What you will do
Pull every line holding the word "automatic" from the data below and copy it.

[Data entries]
++++++++
`config.mk`:
```
export PLATFORM = sky130hd
export DESIGN_NAME = shader_source_tokenizer_top
export DESIGN_NICKNAME = d
export VERILOG_FILES = /design/src/hdl/stt_pkg.sv /design/src/hdl/stt_kw_match.sv /design/src/hdl/stt_lexer.sv /design/src/hdl/stt_result_buf.sv /design/src/hdl/shader_source_tokenizer_top.sv
export SDC_FILE = /design/constraint.sdc
export NUM_CORES = 1
export LEC_CHECK = 0
export ABC_AREA = 1
export BUFFER_PORTS_ARGS = -buffer_cell sky130_fd_sc_hd__clkbuf_2
export CELL_PAD_IN_SITES_DETAIL_PLACEMENT = 1
export CELL_PAD_IN_SITES_GLOBAL_PLACEMENT = 1
export CORE_MARGIN = 2
export CORE_UTILIZATION = 47
export DETAILED_ROUTE_END_ITERATION = 8
export GPL_TIMING_DRIVEN = 0
export PLACE_DENSITY_LB_ADDON = 0.1
export SETUP_SLACK_MARGIN = 0.02
export SLEW_MARGIN = 20
export SYNTH_ARGS = -nofsm -noshare
export SYNTH_HDL_FRONTEND = slang
export SYNTH_SLANG_ARGS = --single-unit
```
`constraint.sdc`:
```
create_clock -name clk -period 10.4 [get_ports clk]
set_input_delay 1.56 -clock clk [delete_from_list [all_inputs] [get_ports clk]]
set_output_delay 1.56 -clock clk [all_outputs]
set_load 0.01 [all_outputs]
```
`src/hdl/stt_pkg.sv`:
```
`timescale 1ns / 1ps

package stt_pkg;

  localparam int MAX_SOURCE_BYTES = 65536;
  localparam int KEYWORD_CHARS_DEF = 9;

  localparam logic [15:0] OFFSET_CAP =
    ((MAX_SOURCE_BYTES - 1) < 65535) ? 16'(MAX_SOURCE_BYTES - 1) : 16'hFFFF;
  localparam logic [15:0] LINE_CAP = 16'hFFFF;

  localparam int RES_MAX = 3;

  localparam logic [4:0] K_EOF      = 5'd0;
  localparam logic [4:0] K_IDENT    = 5'd1;
  localparam logic [4:0] K_NUMBER   = 5'd2;
  localparam logic [4:0] K_KW_FIRST = 5'd3;
  localparam logic [4:0] K_LPAREN   = 5'd12;
  localparam logic [4:0] K_RPAREN   = 5'd13;
  localparam logic [4:0] K_LBRACE   = 5'd14;
  localparam logic [4:0] K_RBRACE   = 5'd15;
  localparam logic [4:0] K_SEMI     = 5'd16;
  localparam logic [4:0] K_COMMA    = 5'd17;
  localparam logic [4:0] K_ASSIGN   = 5'd18;
  localparam logic [4:0] K_PLUS     = 5'd19;
  localparam logic [4:0] K_MINUS    = 5'd20;
  localparam logic [4:0] K_STAR     = 5'd21;
  localparam logic [4:0] K_SLASH    = 5'd22;
  localparam logic [4:0] K_INVALID  = 5'd23;

  localparam int KW_COUNT   = 9;
  localparam int KW_MAX_LEN = 9;

  // Keyword text is right-aligned: the last character sits in the low byte.
  localparam logic [8*KW_MAX_LEN-1:0] KW_TEXT [KW_COUNT] = '{
    72'("void"), 72'("float"), 72'("vec2"), 72'("vec3"), 72'("vec4"),
    72'("sampler2D"), 72'("attribute"), 72'("uniform"), 72'("varying")
  };
  localparam logic [3:0] KW_LEN [KW_COUNT] = '{
    4'd4, 4'd5, 4'd4, 4'd4, 4'd4, 4'd9, 4'd9, 4'd7, 4'd7
  };

  typedef struct packed {
    logic [7:0] source_byte;
    logic       byte_present;
    logic       end_of_source;
  } stt_in_t;

  typedef struct packed {
    logic [4:0]  token_kind;
    logic [15:0] token_start;
    logic [15:0] token_length;
    logic [15:0] token_line;
    logic        last_in_run;
  } stt_tok_t;

  typedef struct packed {
    logic [1:0]                count;
    stt_tok_t [RES_MAX-1:0]    tok;
  } stt_grp_t;

endpackage

```
`src/hdl/stt_kw_match.sv`:
```
`timescale 1ns / 1ps

module stt_kw_match import stt_pkg::*; (
  input  logic [KW_MAX_LEN-1:0][7:0] ch,
  input  logic [15:0]                len,
  output logic [4:0]                 kind
);

  logic [KW_COUNT-1:0] hit;

  always_comb begin
    hit = '0;
    for (int i = 0; i < KW_COUNT; i++) begin
      hit[i] = (len == 16'(KW_LEN[i]));
      for (int j = 0; j < KW_MAX_LEN; j++) begin
        if (j < int'(KW_LEN[i])) begin
          if (ch[j] != KW_TEXT[i][8*(int'(KW_LEN[i]) - 1 - j) +: 8]) begin
            hit[i] = 1'b0;
          end
        end
      end
    end
  end

  always_comb begin
    kind = K_IDENT;
    for (int i = KW_COUNT - 1; i >= 0; i--) begin
      if (hit[i]) begin
        kind = K_KW_FIRST + 5'(i);
      end
    end
  end

endmodule

```
`src/hdl/stt_lexer.sv`:
```
`timescale 1ns / 1ps

module stt_lexer import stt_pkg::*; #(
  parameter int KEYWORD_CHARS = KEYWORD_CHARS_DEF
) (
  input  logic     clk,
  input  logic     rst,
  input  logic     fire,
  input  stt_in_t  item,
  output stt_grp_t grp
);

  localparam int KW_IDX_W = $clog2(KEYWORD_CHARS);

  localparam logic [2:0] M_IDLE      = 3'd0;
  localparam logic [2:0] M_IDENT     = 3'd1;
  localparam logic [2:0] M_NUMBER    = 3'd2;
  localparam logic [2:0] M_EXPWAIT   = 3'd3;
  localparam logic [2:0] M_SIGNWAIT  = 3'd4;
  localparam logic [2:0] M_SLASHWAIT = 3'd5;
  localparam logic [2:0] M_COMMENT   = 3'd6;

  logic [2:0]  mode;
  logic [15:0] off;
  logic [15:0] line;
  logic [15:0] so;
  logic [15:0] sl;
  logic        dot;
  logic        exp_seen;
  logic [7:0]  kw [KEYWORD_CHARS];

  logic [2:0]  mode_next;
  logic [15:0] off_next;
  logic [15:0] line_next;
  logic [15:0] so_next;
  logic [15:0] sl_next;
  logic        dot_next;
  logic        exp_next;

  logic [2:0]  p_mode;
  logic [15:0] p_off;
  logic [15:0] p_line;
  logic [15:0] p_so;
  logic [15:0] p_sl;
  logic        p_dot;
  logic        p_exp;

  logic                kw_we;
  logic [KW_IDX_W-1:0] kw_idx;
  logic                absorbed;

  logic [7:0]  c;
  logic [15:0] len;
  logic [15:0] len2;
  logic [15:0] line_inc;
  logic [15:0] off_inc;
  logic [4:0]  kind1;
  logic [4:0]  kind2;

  logic [KW_MAX_LEN-1:0][7:0] kw_cur;
  logic [KW_MAX_LEN-1:0][7:0] kw_view;

  stt_tok_t [1:0] cand_byte;
  logic     [1:0] cand_byte_v;
  stt_tok_t [1:0] cand_end;
  logic     [1:0] cand_end_v;
  stt_tok_t [3:0] cand;
  logic     [3:0] cand_v;
  logic     [2:0] n;

  function automatic logic is_alpha(input logic [7:0] b);
    return (b inside {["a":"z"], ["A":"Z"], "_"});
  endfunction

  function automatic logic is_digit(input logic [7:0] b);
    return (b inside {["0":"9"]});
  endfunction

  function automatic logic [4:0] punct_kind(input logic [7:0] b);
    logic [4:0] k;
    case (b)
      "(": k = K_LPAREN;
      ")": k = K_RPAREN;
      "{": k = K_LBRACE;
      "}": k = K_RBRACE;
      ";": k = K_SEMI;
      ",": k = K_COMMA;
      "=": k = K_ASSIGN;
      "+": k = K_PLUS;
      "-": k = K_MINUS;
      "*": k = K_STAR;
      default: k = K_INVALID;
    endcase
    return k;
  endfunction

  function automatic logic has_pending(input logic [2:0] m);
    return (m inside {M_IDENT, M_NUMBER, M_EXPWAIT, M_SIGNWAIT, M_SLASHWAIT});
  endfunction

  function automatic stt_tok_t pending_tok(input logic [2:0] m, input logic [4:0] ik,
                                           input logic [15:0] s, input logic [15:0] l,
                                           input logic [15:0] ln);
    stt_tok_t t;
    t.token_start  = s;
    t.token_length = l;
    t.token_line   = ln;
    t.last_in_run  = 1'b0;
    case (m)
      M_IDENT:     t.token_kind = ik;
      M_NUMBER:    t.token_kind = K_NUMBER;
      M_SLASHWAIT: begin
        t.token_kind   = K_SLASH;
        t.token_length = 16'd1;
      end
      default:     t.token_kind = K_INVALID;
    endcase
    return t;
  endfunction

  assign c        = item.source_byte;
  assign len      = off - so;
  assign len2     = p_off - p_so;
  assign line_inc = (line < LINE_CAP) ? line + 16'd1 : line;
  assign off_inc  = (off < OFFSET_CAP) ? off + 16'd1 : off;

  assign cand   = {cand_end, cand_byte};
  assign cand_v = {cand_end_v, cand_byte_v};

  always_comb begin
    for (int j = 0; j < KW_MAX_LEN; j++) begin
      kw_cur[j]  = kw[j];
      kw_view[j] = (kw_we && kw_idx == KW_IDX_W'(j)) ? c : kw[j];
    end
  end

  stt_kw_match u_kw_cur (
    .ch   (kw_cur),
    .len  (len),
    .kind (kind1)
  );

  stt_kw_match u_kw_end (
    .ch   (kw_view),
    .len  (len2),
    .kind (kind2)
  );

  // Byte step: extend the pending token, or close it and handle this byte on its own.
  always_comb begin
    p_mode   = mode;
    p_off    = off;
    p_line   = line;
    p_so     = so;
    p_sl     = sl;
    p_dot    = dot;
    p_exp    = exp_seen;
    kw_we    = 1'b0;
    kw_idx   = '0;
    absorbed = 1'b0;
    cand_byte[0] = pending_tok(mode, kind1, so, len, sl);
    cand_byte[1] = '{token_kind: punct_kind(c), token_start: off, token_length: 16'd1,
                     token_line: line, last_in_run: 1'b0};
    cand_byte_v  = 2'b00;
    if (item.byte_present) begin
      case (mode)
        M_IDENT: begin
          if (is_alpha(c) || is_digit(c)) begin
            absorbed = 1'b1;
            if (len < 16'(KEYWORD_CHARS)) begin
              kw_we  = 1'b1;
              kw_idx = len[KW_IDX_W-1:0];
            end
          end
        end
        M_NUMBER: begin
          if (is_digit(c)) begin
            absorbed = 1'b1;
          end else if (c == "." && !dot) begin
            absorbed = 1'b1;
            p_dot    = 1'b1;
          end else if ((c == "e" || c == "E") && !exp_seen) begin
            absorbed = 1'b1;
            p_exp    = 1'b1;
            p_mode   = M_EXPWAIT;
          end
        end
        M_EXPWAIT: begin
          if (c == "+" || c == "-") begin
            absorbed = 1'b1;
            p_mode   = M_SIGNWAIT;
          end else if (is_digit(c)) begin
            absorbed = 1'b1;
            p_mode   = M_NUMBER;
          end
        end
        M_SIGNWAIT: begin
          if (is_digit(c)) begin
            absorbed = 1'b1;
            p_mode   = M_NUMBER;
          end
        end
        M_SLASHWAIT: begin
          if (c == "/") begin
            absorbed = 1'b1;
            p_mode   = M_COMMENT;
          end
        end
        M_COMMENT: begin
          absorbed = 1'b1;
          if (c == 8'h0A) begin
            p_mode = M_IDLE;
            p_line = line_inc;
          end
        end
        default: absorbed = 1'b0;
      endcase
      if (!absorbed) begin
        cand_byte_v[0] = has_pending(mode);
        p_mode         = M_IDLE;
        if (c == " " || c == 8'h09 || c == 8'h0D) begin
          p_mode = M_IDLE;
        end else if (c == 8'h0A) begin
          p_line = line_inc;
        end else if (is_alpha(c)) begin
          p_so   = off;
          p_sl   = line;
          kw_we  = 1'b1;
          kw_idx = '0;
          p_mode = M_IDENT;
        end else if (is_digit(c) || c == ".") begin
          p_so   = off;
          p_sl   = line;
          p_dot  = (c == ".");
          p_exp  = 1'b0;
          p_mode = M_NUMBER;
        end else if (c == "/") begin
          p_so   = off;
          p_sl   = line;
          p_mode = M_SLASHWAIT;
        end else begin
          cand_byte_v[1] = 1'b1;
        end
      end
      p_off = off_inc;
    end
  end

  // End marker: close what is pending, add the EOF token and start over.
  always_comb begin
    mode_next = p_mode;
    off_next  = p_off;
    line_next = p_line;
    so_next   = p_so;
    sl_next   = p_sl;
    dot_next  = p_dot;
    exp_next  = p_exp;
    cand_end[0] = pending_tok(p_mode, kind2, p_so, len2, p_sl);
    cand_end[1] = '{token_kind: K_EOF, token_start: p_off, token_length: 16'd0,
                    token_line: p_line, last_in_run: 1'b0};
    cand_end_v  = 2'b00;
    if (item.end_of_source) begin
      cand_end_v[0] = has_pending(p_mode);
      cand_end_v[1] = 1'b1;
      mode_next = M_IDLE;
      off_next  = 16'd0;
      line_next = 16'd1;
      so_next   = 16'd0;
      sl_next   = 16'd1;
      dot_next  = 1'b0;
      exp_next  = 1'b0;
    end
  end

  always_comb begin
    n       = 3'd0;
    grp.tok = '0;
    for (int k = 0; k < 4; k++) begin
      if (cand_v[k] && n < 3'(RES_MAX)) begin
        grp.tok[n[1:0]] = cand[k];
        n = n + 3'd1;
      end
    end
    if (n != 3'd0) begin
      grp.tok[2'(n - 3'd1)].last_in_run = 1'b1;
    end
    grp.count = n[1:0];
  end

  always_ff @(posedge clk) begin
    if (rst) begin
      mode     <= M_IDLE;
      off      <= 16'd0;
      line     <= 16'd1;
      so       <= 16'd0;
      sl       <= 16'd1;
      dot      <= 1'b0;
      exp_seen <= 1'b0;
    end else if (fire) begin
      mode     <= mode_next;
      off      <= off_next;
      line     <= line_next;
      so       <= so_next;
      sl       <= sl_next;
      dot      <= dot_next;
      exp_seen <= exp_next;
    end
  end

  always_ff @(posedge clk) begin
    if (fire && kw_we) begin
      kw[kw_idx] <= c;
    end
  end

endmodule

```
`src/hdl/stt_result_buf.sv`:
```
`timescale 1ns / 1ps

module stt_result_buf import stt_pkg::*; (
  input  logic     clk,
  input  logic     rst,
  input  logic     load,
  input  stt_grp_t grp,
  output logic     ready,
  output logic     tok_valid,
  input  logic     tok_stall,
  output stt_tok_t tok_item
);

  stt_tok_t   res [RES_MAX];
  logic [1:0] count;
  logic       taken;

  assign tok_valid = (count != 2'd0);
  assign tok_item  = res[0];
  assign taken     = tok_valid && !tok_stall;
  assign ready     = (count == 2'd0) || (count == 2'd1 && taken);

  always_ff @(posedge clk) begin
    if (rst) begin
      count <= 2'd0;
    end else if (load) begin
      count <= grp.count;
    end else if (taken) begin
      count <= count - 2'd1;
    end
  end

  always_ff @(posedge clk) begin
    if (load) begin
      for (int k = 0; k < RES_MAX; k++) begin
        res[k] <= grp.tok[k];
      end
    end else if (taken) begin
      for (int k = 0; k < RES_MAX - 1; k++) begin
        res[k] <= res[k + 1];
      end
    end
  end

endmodule

```
`src/hdl/shader_source_tokenizer_top.sv`:
```
`timescale 1ns / 1ps

// Channel  Direction  Handshake              Payload
// src      in         src_valid / src_stall  src_item (one source byte or end marker)
// tok      out        tok_valid / tok_stall  tok_item (one token)
//
// An item is registered on acceptance and lexed, once the result register is ready, into up to
// three tokens, which land in the result register; the first token is visible once they are loaded.
// One item is taken per cycle while each item yields at most one token and tok_stall is low;
// an item that yields k tokens holds the result register for k output transactions.
// Synchronous reset returns the lexer to the start of a new source, line 1, offset 0.
// A stall on the token channel backs up through the input register to src_stall.

module shader_source_tokenizer_top import stt_pkg::*; #(
  parameter int KEYWORD_CHARS = KEYWORD_CHARS_DEF
) (
  input  logic     clk,
  input  logic     rst,
  input  logic     src_valid,
  output logic     src_stall,
  input  stt_in_t  src_item,
  output logic     tok_valid,
  input  logic     tok_stall,
  output stt_tok_t tok_item
);

  logic     in_valid;
  stt_in_t  in_item;
  logic     buf_ready;
  logic     fire;
  stt_grp_t grp;

  assign fire      = in_valid && buf_ready;
  assign src_stall = in_valid && !buf_ready;

  always_ff @(posedge clk) begin
    if (rst) begin
      in_valid <= 1'b0;
    end else if (!src_stall) begin
      in_valid <= src_valid;
    end
  end

  always_ff @(posedge clk) begin
    if (!src_stall && src_valid) begin
      in_item <= src_item;
    end
  end

  stt_lexer #(
    .KEYWORD_CHARS (KEYWORD_CHARS)
  ) u_lexer (
    .clk  (clk),
    .rst  (rst),
    .fire (fire),
    .item (in_item),
    .grp  (grp)
  );

  stt_result_buf u_result_buf (
    .clk       (clk),
    .rst       (rst),
    .load      (fire),
    .grp       (grp),
    .ready     (buf_ready),
    .tok_valid (tok_valid),
    .tok_stall (tok_stall),
    .tok_item  (tok_item)
  );

endmodule

```
==> results by group <==
Status
  – Status: completed

GRT
  – Total global-route track usage: between 30% and 40%
  – GR Overflow Total: 0
  – Antenna violations before repair: 3
  – Pin count of the biggest net entering global routing: 45
  – Vias in the first global route: roughly 23000
  – First-pass GRT wire length: 138 mm

Timing
  – Min Tclk post-route: around 8.7 ns
  – Fin Hold WS: 0.464 ns
  – Final count of negative-setup-slack endpoints: 0
  – Setup ws final: ~1.7 ns
  – Max-slew violations: 0
  – Final setup skew: around 0.029 ns
  – Worst slew pin tran: 1.14 ns
  – Hold Fails Final Rpt: 0
  – Slew headroom: 24.2%
  – RSZ-0062 raised after global routing: no
  – Final period utilization: between 80 and 90%
  – Achievable Freq: around 120 MHz

Yosys
  – Syn Std Cell Area: about 0.021 mm^2
  – Register area share after synthesis: 41.7%
  – Mapped Avg Cell Area: around 7.4 um^2
  – Post-synth ARST share: 0%
  – Mapped Cells: 2837
  – Yosys warnings: 0
  – Post-synthesis net count: between 2000 and 3000
  – Primary FF master, synth: edfxtp_1
  – Number of synthesized flops with an enable pin: roughly 240
  – Cell variety after synth: 67
  – Number of synthesized register bits: 316

Critical path
  – WS Path Type: reg2reg
  – Critical path fanouts, max: 12
  – Worst Path Arrival: between 8 and 9 ns
  – R2r setup slk: around 1.7 ns
  – Crit path max-delay cell type: clkbuf_1
  – CP top delay family: buffers and inverters
  – Cell mode on critical path: nand2_1
  – Max stage delay on crit path: 0.77 ns
  – CP Launch Type: flop
  – CP Capture Type: flop
  – Worst Path Required: approximately 11 ns
  – CP bufs+invs: 9

Die
  – Core area: about 0.044 mm^2
  – Die W: roughly 220 um
  – Die Y: roughly 220 um
  – Initial core utilization: a little under half
  – Area of the die: between 0.04 and 0.05 mm^2
  – I/O pin total: 70
  – FP Rows: 77

Detailed routing
  – Vias/cell: 6.20
  – Post-Route WL: 93.2 mm
  – Per-cell routed wire length: 26.1 um
  – Initial DRC Count: roughly 2700
  – First-pass iteration count of the detailed router: 7
  – DRC viols: 0
  – Antenna viol nets, final: 0
  – Via count: between 20000 and 25000

Place
  – Global placement routability congestion: around 1.0
  – Pre-CTS WS: ~2.2 ns
  – IO Port Bufs: roughly 70
  – DP HPWL: about 71 mm

Layout
  – Nets@finish: around 3000
  – P&R area growth vs syn: 11.6%
  – Share of layout cells above drive strength 1: a little under a tenth
  – Fillers: ~5600

Power
  – Final Power: about 0.0045 W
  – Net switching power: ~0.0017 W
  – Pwr Density: approximately 190 mW/mm^2
  – Sw frac: between 30% and 40%
  – Worst vdd rail ir drop: between 0.15 and 0.2 mV
  – Seq pwr share: 38.2%
  – Int Power: 0.00282 W
  – Comb pwr share: a little under a third
  – Leak Pwr: 9.72 nW
  – Clock power frac: between 30% and 40%

CTS
  – CTS tree: built
  – Longest Clk Path Bufs: 3
  – CTS Buf Count: 37
  – Postcts setup bufs: 0
  – H-tree depth: 2
  – Post-CTS Resized: 0
  – Clock Sinks: 316
  – Clock root cell: clkbuf_16
  – Clock transition at path regs: 0.06 ns
  – Post-CTS Hold Buffers: 0
  – Clk_lat worst skew: 0.57 ns

Min path
  – Hold Path Class: reg2reg

Job
  – Max cap viols: 0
++++++++
Written response
  function automatic logic is_alpha(input logic [7:0] b);
  function automatic logic is_digit(input logic [7:0] b);
  function automatic logic [4:0] punct_kind(input logic [7:0] b);
  function automatic logic has_pending(input logic [2:0] m);
  function automatic stt_tok_t pending_tok(input logic [2:0] m, input logic [4:0] ik,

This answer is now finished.